High‐Performance Overall CO2 Splitting on Hierarchical Structured Cobalt Disulfide with Partially Removed Sulfur Edges

The ability to develop bifunctional electrocatalysts for concurrent CO₂ reduction reaction (CO₂RR) and oxygen evolution reaction (OER) is the key to the practical application of CO₂ splitting to produce CO. However, this remains a grand challenge. Herein, a robust strategy to rationally craft hierarchical structured bifunctional electrocatalysts composed of 3D CoS₂ nanocages interconnected on 2D CoS₂ nanosheet arrays (denoted hierarchical CoS₂ nanocages) for high‐performance CO₂ splitting is developed.

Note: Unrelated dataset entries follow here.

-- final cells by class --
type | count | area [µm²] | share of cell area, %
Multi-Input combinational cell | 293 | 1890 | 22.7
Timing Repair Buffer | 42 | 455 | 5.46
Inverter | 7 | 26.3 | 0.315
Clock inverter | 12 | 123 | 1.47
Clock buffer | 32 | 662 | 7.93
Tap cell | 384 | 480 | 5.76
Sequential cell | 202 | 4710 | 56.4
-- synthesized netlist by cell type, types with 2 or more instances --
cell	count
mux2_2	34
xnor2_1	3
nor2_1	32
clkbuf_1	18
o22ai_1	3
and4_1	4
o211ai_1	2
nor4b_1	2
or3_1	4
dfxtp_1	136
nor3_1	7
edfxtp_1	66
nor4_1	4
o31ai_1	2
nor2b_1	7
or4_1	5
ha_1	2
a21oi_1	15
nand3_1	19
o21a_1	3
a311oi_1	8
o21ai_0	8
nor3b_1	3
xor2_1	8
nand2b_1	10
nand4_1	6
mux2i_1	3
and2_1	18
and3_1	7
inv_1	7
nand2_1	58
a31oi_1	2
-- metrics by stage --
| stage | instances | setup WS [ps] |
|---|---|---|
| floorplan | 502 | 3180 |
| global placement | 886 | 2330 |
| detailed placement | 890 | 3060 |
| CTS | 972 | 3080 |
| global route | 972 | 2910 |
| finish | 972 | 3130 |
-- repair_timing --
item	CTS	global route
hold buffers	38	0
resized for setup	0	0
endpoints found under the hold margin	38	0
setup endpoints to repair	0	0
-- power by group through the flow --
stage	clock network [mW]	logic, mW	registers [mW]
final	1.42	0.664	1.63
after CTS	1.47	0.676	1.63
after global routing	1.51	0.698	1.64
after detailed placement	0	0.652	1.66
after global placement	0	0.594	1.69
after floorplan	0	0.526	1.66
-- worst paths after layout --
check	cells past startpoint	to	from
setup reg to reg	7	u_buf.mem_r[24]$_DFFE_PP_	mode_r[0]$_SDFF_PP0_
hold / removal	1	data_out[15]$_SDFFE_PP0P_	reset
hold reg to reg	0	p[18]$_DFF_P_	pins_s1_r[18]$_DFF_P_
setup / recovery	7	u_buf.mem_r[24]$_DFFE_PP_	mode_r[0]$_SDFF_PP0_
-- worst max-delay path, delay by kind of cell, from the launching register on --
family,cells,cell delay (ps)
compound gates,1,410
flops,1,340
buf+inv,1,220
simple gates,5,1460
**config.mk**
```make
export PLATFORM = sky130hd
export DESIGN_NAME = sfspi_front_end
export DESIGN_NICKNAME = d
export VERILOG_FILES = /design/src/logic/sfspi_front_end.v
export VERILOG_INCLUDE_DIRS = /design/src /design/src/logic
export SDC_FILE = /design/constraint.sdc
export NUM_CORES = 1
export LEC_CHECK = 0
export BUFFER_PORTS_ARGS = -buffer_cell sky130_fd_sc_hd__buf_2
export CORE_ASPECT_RATIO = 0.6
export CORE_MARGIN = 2
export CORE_UTILIZATION = 30
export DETAILED_ROUTE_END_ITERATION = 16
export PLACE_DENSITY = 0.49
export SETUP_SLACK_MARGIN = 0.4
export SYNTH_ARGS = -nofsm -noshare
export SYNTH_HDL_FRONTEND = slang
export SYNTH_SLANG_ARGS = --single-unit
```
**constraint.sdc**
```tcl
create_clock -name i_clock -period 6 [get_ports i_clock]
set_input_delay 0.9 -clock i_clock [delete_from_list [all_inputs] [get_ports i_clock]]
set_output_delay 0.9 -clock i_clock [all_outputs]
set_load 0.05 [all_outputs]
```
**src/logic/sfspi_defs.vh**
```
/*
 Constants for the serial flash front end: opcodes, sizes, timings.
 Assumes a 100 MHz system clock; the host serial clock is sampled.
*/
`ifndef SFSPI_DEFS_VH
`define SFSPI_DEFS_VH
`define SFSPI_CLK_MHZ        100
`define SFSPI_OP_READ        8'h03
`define SFSPI_OP_DUAL_READ   8'h3b
`define SFSPI_OP_PROG        8'h02
`define SFSPI_OP_DUAL_PROG   8'ha2
`define SFSPI_OP_ERASE_PAGE  8'h81
`define SFSPI_OP_ERASE_4K    8'h20
`define SFSPI_OP_ERASE_32K   8'h52
`define SFSPI_OP_ERASE_64K   8'hd8
`define SFSPI_OP_ERASE_CHIP  8'h60
`define SFSPI_OP_OTP_PROG    8'h9b
`define SFSPI_OP_OTP_READ    8'h77
`define SFSPI_OP_STATUS      8'h05
`define SFSPI_OP_RESET       8'hf0
`define SFSPI_OP_WREN        8'h06
`define SFSPI_PAGE_BYTES     9'd256
`define SFSPI_OTP_BYTES      128
`define SFSPI_OTP_USER_BASE  7'd64
`define SFSPI_STAT_BUSY      0
`define SFSPI_STAT_WEL       1
`define SFSPI_STAT_FAIL      5
`define SFSPI_STAT_WP        4
`define SFSPI_T_PROG_US      1250
`define SFSPI_T_E4K_US       40000
`define SFSPI_T_E32K_US      250000
`define SFSPI_T_E64K_US      500000
`define SFSPI_T_CHIP_US      1000000
`define SFSPI_T_PAGE_US      1250
`endif

```
**src/logic/sfspi_front_end.v**
```verilog
/*
 SPI slave front end of a small serial flash: framing, shifting, dual
 output, busy timing of program and erase, one-time area and soft reset.
 Assumes pins are asynchronous to i_clock and sck is well below 25 MHz.
 The array itself is outside; this block drives its write/erase strobes.
*/
// Behaviour
// - works with host in spi mode 0 or mode 3
// - selected only while chip select is low
// - deselected: standby unless busy, serial output floats
// - deselected: serial input ignored, nothing accepted
// - operations framed by select falling and rising edges only
// - select rising during program or erase keeps device busy
// - command, address, write data sampled on rising sck
// - output data changes only on falling sck
// - dual read drives two bits per falling edge on both lines
// - program 1 to 256 bytes, single or dual input, sequential
// - erase page, 4k, 32k, 64k blocks or whole array
// - 128-byte one-time area, lower 64 factory, upper user once
// - program or erase result verified, failure reported
// - busy about 1.25ms per page program, 40ms per 4k erase
// - serial reset command clears write enable and fail flag, busy runs on
// - pause low ignores clock and input, floats output
// - write protect low locks protected sectors
`timescale 1ns/1ps
`include "sfspi_defs.vh"
module sfspi_front_end
#(
   parameter T_PROG_CYC = `SFSPI_T_PROG_US * `SFSPI_CLK_MHZ,
   parameter T_E4K_CYC  = `SFSPI_T_E4K_US * `SFSPI_CLK_MHZ,
   parameter T_E32K_CYC = `SFSPI_T_E32K_US * `SFSPI_CLK_MHZ,
   parameter T_E64K_CYC = `SFSPI_T_E64K_US * `SFSPI_CLK_MHZ,
   parameter T_CHIP_CYC = `SFSPI_T_CHIP_US * `SFSPI_CLK_MHZ,
   parameter T_PAGE_CYC = `SFSPI_T_PAGE_US * `SFSPI_CLK_MHZ
)
(
   input  wire        i_clock,        // system clock, 100 MHz
   input  wire        i_reset,        // synchronous, active high
   input  wire        i_enable,       // clock enable, freezes all state
   input  wire        i_select_n,     // chip select pin, low selects
   input  wire        i_sck,          // host serial clock pin
   input  wire        i_line_zero,    // serial input / dual_line_zero in
   input  wire        i_line_one,     // dual_line_one pin level in
   input  wire        i_hold_n,       // pause pin, low pauses
   input  wire        i_wprot_n,      // write-protect pin, low locks
   input  wire [7:0]  i_mem_rdata,    // array read data at o_mem_addr
   input  wire        i_mem_fail,     // array verify mismatch flag
   output reg         o_line_zero,    // dual_line_zero output value
   output reg         o_line_zero_oe, // dual_line_zero drive enable
   output reg         o_line_one,     // dual_line_one output value
   output reg         o_line_one_oe,  // dual_line_one drive enable
   output reg  [23:0] o_mem_addr,     // array byte address
   output reg  [7:0]  o_mem_wdata,    // byte to program
   output reg         o_mem_write,    // one-cycle program strobe
   output reg         o_mem_erase,    // one-cycle erase strobe
   output reg  [2:0]  o_erase_kind,   // 0 page 1 4k 2 32k 3 64k 4 chip
   output reg         o_busy,         // self-timed operation running
   output reg         o_standby       // deselected and idle
);
   localparam S_CMD  = 4'b0001;
   localparam S_ADDR = 4'b0010;
   localparam S_DATA = 4'b0100;
   localparam S_IGN  = 4'b1000;

   // two-flop synchronisers; the first stage feeds only the second
   wire [5:0] pin_async = {i_line_one, i_wprot_n, i_hold_n, i_line_zero,
                           i_sck, i_select_n};
   reg  [5:0] sync_a;
   reg  [5:0] sync_b;
   reg        sck_last;
   reg        sel_last;
   always @(posedge i_clock)
   begin
      if (i_reset)
      begin
         sync_a <= 6'h1b;
         sync_b <= 6'h1b;
      end
      else if (i_enable)
      begin
         sync_a <= pin_async;
         sync_b <= sync_a;
      end
   end
   wire sel_n   = sync_b[0];
   wire sck     = sync_b[1];
   wire sin     = sync_b[2];
   wire hold_n  = sync_b[3];
   wire wprot_n = sync_b[4];
   wire line_one = sync_b[5];
   wire active  = ~sel_n & hold_n;
   wire sck_up  = active & sck & ~sck_last;
   wire sck_dn  = active & ~sck & sck_last;
   wire frame_go  = sel_last & ~sel_n;
   wire frame_end = ~sel_last & sel_n;

   reg  [3:0]  state;
   reg  [7:0]  opcode;
   reg  [7:0]  shift_in;
   reg  [2:0]  bit_cnt;
   reg  [1:0]  addr_bytes;
   reg  [23:0] addr;
   reg  [7:0]  shift_out;
   reg         out_phase;
   reg         dual_out;
   reg         dual_in;
   reg  [8:0]  prog_cnt;
   reg         wel;
   reg         fail;
   reg  [31:0] busy_cnt;
   reg  [127:0] otp_lock;
   reg         pend_erase;
   reg  [2:0]  pend_kind;
   reg         pend_prog;
   reg         need_load;

   wire is_read = (opcode == `SFSPI_OP_READ) |
                  (opcode == `SFSPI_OP_DUAL_READ) |
                  (opcode == `SFSPI_OP_OTP_READ) |
                  (opcode == `SFSPI_OP_STATUS);
   wire is_prog = (opcode == `SFSPI_OP_PROG) |
                  (opcode == `SFSPI_OP_DUAL_PROG) |
                  (opcode == `SFSPI_OP_OTP_PROG);
   wire [7:0] status = {2'h0, fail, ~wprot_n, 2'h0, wel, o_busy};
   // protected area: every 64k block with addr[17:16] == 3 (one in four) locks under write protect
   wire locked = ~wprot_n & (addr[17:16] == 2'h3);
   wire [7:0] next_shift = {shift_in[6:0], sin};
   wire [7:0] next_dual  = {shift_in[5:0], line_one, sin};
   // opcodes followed by a three-byte address
   wire takes_addr = (next_shift == `SFSPI_OP_READ) |
      (next_shift == `SFSPI_OP_DUAL_READ) | (next_shift == `SFSPI_OP_OTP_READ) |
      (next_shift == `SFSPI_OP_PROG) | (next_shift == `SFSPI_OP_DUAL_PROG) |
      (next_shift == `SFSPI_OP_OTP_PROG) | (next_shift == `SFSPI_OP_ERASE_PAGE) |
      (next_shift == `SFSPI_OP_ERASE_4K) | (next_shift == `SFSPI_OP_ERASE_32K) |
      (next_shift == `SFSPI_OP_ERASE_64K);

   always @(posedge i_clock)
   begin
      if (i_reset)
      begin
         state <= S_CMD;  opcode <= 8'h00;  shift_in <= 8'h00;
         bit_cnt <= 3'h0; addr_bytes <= 2'h0; addr <= 24'h0;
         shift_out <= 8'h00; out_phase <= 1'b0; dual_out <= 1'b0;
         dual_in <= 1'b0; prog_cnt <= 9'h0; wel <= 1'b0; fail <= 1'b0;
         busy_cnt <= 32'h0; otp_lock <= 128'h0; o_busy <= 1'b0;
         pend_erase <= 1'b0; pend_kind <= 3'h0; pend_prog <= 1'b0;
         sck_last <= 1'b0; sel_last <= 1'b1; need_load <= 1'b0;
         o_line_zero <= 1'b0; o_line_zero_oe <= 1'b0;
         o_line_one <= 1'b0; o_line_one_oe <= 1'b0;
         o_mem_addr <= 24'h0; o_mem_wdata <= 8'h00;
         o_mem_write <= 1'b0; o_mem_erase <= 1'b0; o_erase_kind <= 3'h0;
         o_standby <= 1'b1;
      end
      else if (i_enable)
      begin
         // hold freezes the edge tracker, so an sck level change during the pause is seen as an edge on release
         if (hold_n)
            sck_last <= sck;
         sel_last <= sel_n;
         o_mem_write <= 1'b0;
         o_mem_erase <= 1'b0;
         o_standby <= sel_n & ~o_busy;
         // self-timed operation; verify result sampled at the end
         if (o_busy)
         begin
            if (busy_cnt == 32'h1)
            begin
               o_busy <= 1'b0;
               wel <= 1'b0;
               fail <= i_mem_fail;
               // no separate fail clear here: a reset command below
               // is gated so that the set wins in this cycle
            end
            busy_cnt <= busy_cnt - 32'h1;
         end
         // output enables follow the data phase, pause and select
         o_line_one_oe <= active & out_phase;
         o_line_zero_oe <= active & out_phase & dual_out;
         if (frame_go)
         begin
            state <= S_CMD;
            bit_cnt <= 3'h0;
            out_phase <= 1'b0;
            dual_out <= 1'b0;
            dual_in <= 1'b0;
            prog_cnt <= 9'h0;
            need_load <= 1'b0;
         end
         else if (frame_end)
         begin
            out_phase <= 1'b0;
            // program and erase start only when the frame closes cleanly
            if (pend_erase && wel && !o_busy && !locked)
            begin
               o_mem_erase <= 1'b1;
               o_erase_kind <= pend_kind;
               o_busy <= 1'b1;
               o_standby <= 1'b0;
               case (pend_kind)
                  3'h0:    busy_cnt <= T_PAGE_CYC;
                  3'h1:    busy_cnt <= T_E4K_CYC;
                  3'h2:    busy_cnt <= T_E32K_CYC;
                  3'h3:    busy_cnt <= T_E64K_CYC;
                  default: busy_cnt <= T_CHIP_CYC;
               endcase
            end
            else if (pend_prog && !o_busy && prog_cnt != 9'h0)
            begin
               o_busy <= 1'b1;
               o_standby <= 1'b0;
               busy_cnt <= T_PROG_CYC;
            end
            pend_erase <= 1'b0;
            pend_prog <= 1'b0;
         end
         else if (sck_up && state != S_IGN && !out_phase)
         begin
            shift_in <= (dual_in && state == S_DATA) ? next_dual
                                                      : next_shift;
            bit_cnt <= bit_cnt + ((dual_in && state == S_DATA) ? 3'h2
                                                               : 3'h1);
            if (bit_cnt == 3'h7 ||
                (dual_in && state == S_DATA && bit_cnt == 3'h6))
            begin
               case (state)
                  S_CMD:
                  begin
                     opcode <= next_shift;
                     addr_bytes <= 2'h0;
                     if (next_shift == `SFSPI_OP_RESET)
                     begin
                        wel <= 1'b0;
                        if (!(o_busy && busy_cnt == 32'h1))
                           fail <= 1'b0;
                        state <= S_IGN;
                     end
                     else if (next_shift == `SFSPI_OP_WREN)
                     begin
                        wel <= 1'b1;
                        state <= S_IGN;
                     end
                     else if (next_shift == `SFSPI_OP_ERASE_CHIP)
                     begin
                        pend_erase <= 1'b1;
                        pend_kind <= 3'h4;
                        state <= S_IGN;
                     end
                     else if (next_shift == `SFSPI_OP_STATUS)
                     begin
                        shift_out <= status;
                        out_phase <= 1'b1;
                        state <= S_DATA;
                     end
                     else if (takes_addr)
                        state <= S_ADDR;
                     else
                        state <= S_IGN;
                  end
                  S_ADDR:
                  begin
                     addr <= {addr[15:0], next_shift};
                     addr_bytes <= addr_bytes + 2'h1;
                     if (addr_bytes == 2'h2)
                     begin
                        state <= S_DATA;
                        o_mem_addr <= {addr[15:0], next_shift};
                        dual_in <= (opcode == `SFSPI_OP_DUAL_PROG);
                        dual_out <= (opcode == `SFSPI_OP_DUAL_READ);
                        out_phase <= is_read;
                        need_load <= is_read;
                        if (opcode == `SFSPI_OP_ERASE_PAGE ||
                            opcode == `SFSPI_OP_ERASE_4K ||
                            opcode == `SFSPI_OP_ERASE_32K ||
                            opcode == `SFSPI_OP_ERASE_64K)
                        begin
                           pend_erase <= 1'b1;
                           pend_kind <= (opcode == `SFSPI_OP_ERASE_PAGE)
                              ? 3'h0 : (opcode == `SFSPI_OP_ERASE_4K)
                              ? 3'h1 : (opcode == `SFSPI_OP_ERASE_32K)
                              ? 3'h2 : 3'h3;
                        end
                        pend_prog <= is_prog & wel & ~o_busy;
                     end
                  end
                  S_DATA:
                  begin
                     // page wrap keeps sequential bytes inside 256
                     if (pend_prog && !locked &&
                         prog_cnt != `SFSPI_PAGE_BYTES)
                     begin
                        if (opcode != `SFSPI_OP_OTP_PROG ||
                            (o_mem_addr[6:0] >= `SFSPI_OTP_USER_BASE &&
                             !otp_lock[o_mem_addr[6:0]]))
                        begin
                           o_mem_write <= 1'b1;
                           o_mem_wdata <= (dual_in) ? next_dual
                                                    : next_shift;
                           prog_cnt <= prog_cnt + 9'h1;
                        end
                        if (opcode == `SFSPI_OP_OTP_PROG)
                           otp_lock[o_mem_addr[6:0]] <= 1'b1;
                     end
                     o_mem_addr <= {o_mem_addr[23:8],
                                    o_mem_addr[7:0] + 8'h1};
                  end
                  default: state <= S_IGN;
               endcase
            end
         end
         // read data shifts on falling sck; next byte loaded when empty
         if (sck_dn && out_phase)
         begin
            if (dual_out)
            begin
               o_line_one <= shift_out[7];
               o_line_zero <= shift_out[6];
               shift_out <= {shift_out[5:0], 2'h0};
               bit_cnt <= bit_cnt + 3'h2;
            end
            else
            begin
               o_line_one <= shift_out[7];
               shift_out <= {shift_out[6:0], 1'b0};
               bit_cnt <= bit_cnt + 3'h1;
            end
            if ((dual_out && bit_cnt == 3'h6) || bit_cnt == 3'h7)
            begin
               shift_out <= (opcode == `SFSPI_OP_STATUS) ? status
                                                          : i_mem_rdata;
               if (opcode != `SFSPI_OP_STATUS)
                  o_mem_addr <= o_mem_addr + 24'h1;
            end
         end
         else if (need_load)
         begin
            // first byte fetched ahead, so the address runs one beyond
            shift_out <= i_mem_rdata;
            o_mem_addr <= o_mem_addr + 24'h1;
            need_load <= 1'b0;
         end
      end
   end
endmodule

```
==> results of run 1 <==
## cell usage in the layout, fill, tap and decap left out, types with 13 or more instances in the layout
master | synthesis | layout
nand2b_1 | 17 | 17
or3_1 | 13 | 13
nor4_1 | 16 | 16
ha_1 | 13 | 13
o21ai_1 | 15 | 15
nand3_1 | 33 | 33
o21ai_0 | 61 | 61
buf_2 | 10 | 58
clkbuf_16 | 0 | 25
a21oi_1 | 143 | 143
inv_1 | 28 | 28
a31oi_1 | 18 | 18
dfxtp_1 | 223 | 223
buf_4 | 8 | 15
o22ai_1 | 15 | 15
nor2b_1 | 13 | 13
and3_1 | 15 | 15
a211oi_1 | 27 | 27
nor3_1 | 31 | 31
nand2_1 | 132 | 132
nor2_1 | 218 | 218
mux2i_1 | 72 | 72
===== src/shared/fault_pkg.sv =====
package fault_pkg;
    // ****************************************************************
    // Register map
    // ****************************************************************
    localparam logic [7:0] ADDR_CTRL     = 8'h00;
    localparam logic [7:0] ADDR_EVENT    = 8'h04;
    localparam logic [7:0] ADDR_CODE     = 8'h08;
    localparam logic [7:0] ADDR_PENDING  = 8'h0c;
    localparam logic [7:0] ADDR_DETAIL   = 8'h10;
    localparam logic [7:0] ADDR_UNIT     = 8'h14;
    localparam logic [7:0] ADDR_LAMPS    = 8'h18;
    localparam logic [7:0] ADDR_RESTART  = 8'h1c;
    // CTRL fields
    localparam int CTRL_MODE_LSB   = 0;  // 2 bits
    localparam int CTRL_CLEAR_BIT  = 2;
    localparam int CTRL_USER_BIT   = 3;
    localparam int CTRL_UNUM_LSB   = 8;  // 8 bits BCD
    localparam logic [1:0] MODE_PROGRAM = 2'h0;
    localparam logic [1:0] MODE_MONITOR = 2'h1;
    localparam logic [1:0] MODE_RUN     = 2'h2;
    // ****************************************************************
    // Fault sources, lowest index served first
    // ****************************************************************
    localparam int NSRC = 11;
    localparam int SRC_8A = 0;
    localparam int SRC_8B = 1;
    localparam int SRC_9A = 2;
    localparam int SRC_9B = 3;
    localparam int SRC_9C = 4;
    localparam int SRC_9D = 5;
    localparam int SRC_F8 = 6;
    localparam int SRC_E7 = 7;
    localparam int SRC_B0 = 8;
    localparam int SRC_B1 = 9;
    localparam int SRC_D0 = 10;
    localparam int SRC_F7_NOTE = 11; // battery is a level input, see below
    localparam logic [7:0] CODE_NONE = 8'h00;
    localparam logic [7:0] CODE_8A = 8'h8a;
    localparam logic [7:0] CODE_8B = 8'h8b;
    localparam logic [7:0] CODE_9A = 8'h9a;
    localparam logic [7:0] CODE_9B = 8'h9b;
    localparam logic [7:0] CODE_9C = 8'h9c;
    localparam logic [7:0] CODE_9D = 8'h9d;
    localparam logic [7:0] CODE_F8 = 8'hf8;
    localparam logic [7:0] CODE_E7 = 8'he7;
    localparam logic [7:0] CODE_B0 = 8'hb0;
    localparam logic [7:0] CODE_B1 = 8'hb1;
    localparam logic [7:0] CODE_D0 = 8'hd0;
    localparam logic [7:0] CODE_F7 = 8'hf7;
    // ****************************************************************
    // Timing at 100 MHz
    // ****************************************************************
    localparam int CLK_MHZ          = 100;
    localparam int ISR_LIMIT_MS     = 10;
    localparam int CYCLE_LIMIT_MS   = 100;
    localparam int ISR_LIMIT_CYC    = ISR_LIMIT_MS * 1000 * CLK_MHZ;
    localparam int CYCLE_LIMIT_CYC  = CYCLE_LIMIT_MS * 1000 * CLK_MHZ;
    localparam int BLINK_HALF_MS    = 250;
    localparam int BLINK_HALF_CYC   = BLINK_HALF_MS * 1000 * CLK_MHZ;
    localparam logic [31:0] RESET_ZERO = 32'h0000_0000;
endpackage : fault_pkg


===== src/rtl/blink_gen.sv =====
`timescale 1ns/1ps
// ********************************************************************
// Square wave for the flashing fault lamp
// ********************************************************************
module blink_gen #(
    parameter int HALF_CYC = fault_pkg::BLINK_HALF_CYC
) (
    input  wire logic aclk,
    input  wire logic aresetn,
    input  wire logic enable,
    output logic      wave
);
    logic [31:0] cnt_q;
    always_ff @(posedge aclk) begin
        if (!aresetn || !enable) begin
            cnt_q <= 32'h0000_0000;
            wave  <= 1'b0;
        end else if (cnt_q >= 32'(HALF_CYC - 1)) begin
            cnt_q <= 32'h0000_0000;
            wave  <= ~wave;
        end else begin
            cnt_q <= cnt_q + 32'h0000_0001;
        end
    end
endmodule : blink_gen
--- src/design/bfpd_pkg.sv ---
package bfpd_pkg;
  // Memory-size variants
  localparam int VAR_64K  = 0;
  localparam int VAR_128K = 1;

  // Page geometry
  localparam int PAGE_WORDS_W = 7;
  localparam int PC_W_64K     = 16;
  localparam int PC_W_128K    = 17;
  localparam int PC_W_MAX     = 17;
  localparam int PAGE_W_MAX   = PC_W_MAX - PAGE_WORDS_W;

  // Boot start word addresses, 64K-word variant
  localparam logic [16:0] BOOT64_SZ3 = 17'h0FE00;
  localparam logic [16:0] BOOT64_SZ2 = 17'h0FC00;
  localparam logic [16:0] BOOT64_SZ1 = 17'h0F800;
  localparam logic [16:0] BOOT64_SZ0 = 17'h0F000;
  // Boot start word addresses, 128K-word variant
  localparam logic [16:0] BOOT128_SZ3 = 17'h1FE00;
  localparam logic [16:0] BOOT128_SZ2 = 17'h1FC00;
  localparam logic [16:0] BOOT128_SZ1 = 17'h1F800;
  localparam logic [16:0] BOOT128_SZ0 = 17'h1F000;
  // First word of the no-read-while-write region
  localparam logic [16:0] NRWW64_START  = 17'h0F000;
  localparam logic [16:0] NRWW128_START = 17'h1F000;

  // Self-programming command patterns, low five bits
  localparam logic [4:0] CMD_FILL  = 5'h01;
  localparam logic [4:0] CMD_ERASE = 5'h03;
  localparam logic [4:0] CMD_WRITE = 5'h05;
  localparam logic [4:0] CMD_LOCK  = 5'h09;
  localparam logic [4:0] CMD_REEN  = 5'h11;

  // AHB-Lite register offsets (byte addresses)
  localparam logic [7:0] REG_POINTER  = 8'h00;
  localparam logic [7:0] REG_EXT      = 8'h04;
  localparam logic [7:0] REG_CMD      = 8'h08;
  localparam logic [7:0] REG_STATUS   = 8'h0C;
  localparam logic [7:0] REG_DECODE   = 8'h10;
  localparam int         REG_ADDR_W   = 8;

  // Status bit positions
  localparam int ST_BUSY   = 0;
  localparam int ST_BOOT   = 1;
  localparam int ST_NO_READ_WHILE_WRITE_REGION   = 2;
  localparam int ST_ARMED  = 3;

  // AHB encodings
  localparam logic [1:0] HTRANS_NONSEQ = 2'h2;
  localparam logic [2:0] HSIZE_WORD    = 3'h2;

  // Decoded flash address
  typedef struct packed {
    logic [PAGE_W_MAX-1:0]   page_select;
    logic [PAGE_WORDS_W-1:0] word_select;
    logic                    byte_high;
    logic                    in_boot;
    logic                    in_no_read_while_write_region;
  } bfpd_addr_t;

  // AHB-Lite request
  typedef struct packed {
    logic        hsel;
    logic [31:0] haddr;
    logic [1:0]  htrans;
    logic        hwrite;
    logic [2:0]  hsize;
  } bfpd_ahb_req_t;

  // Command states
  typedef enum logic [1:0] {
    ST_IDLE   = 2'b00,
    ST_ARMED_S = 2'b01,
    ST_PROG   = 2'b10
  } bfpd_state_t;
endpackage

The subsequent calcination removes the partial S edges of CoS₂, thereby strongly suppressing the hydrogen evolution reaction (HER) of CoS₂. By combining theoretic and experimental results, for the first time, it is discovered that the plane S of CoS₂, instead of S edges, are highly active for CO₂RR but inactive for HER, rendering the plane S as ideal active sites for CO₂RR. Intriguingly, the composition tuning via calcination and the presence of a hierarchical architecture confer hierarchical CoS₂ nanocages respective outstanding CO₂RR and OER performance. Notably, the hierarchical CoS₂ nanocages can be exploited as bifunctional electrocatalysts for overall CO₂ splitting to yield the current density of 1 mA cm^?2 at a small cell voltage of 1.92 V, much lower than the widely reported values (>2.5 V).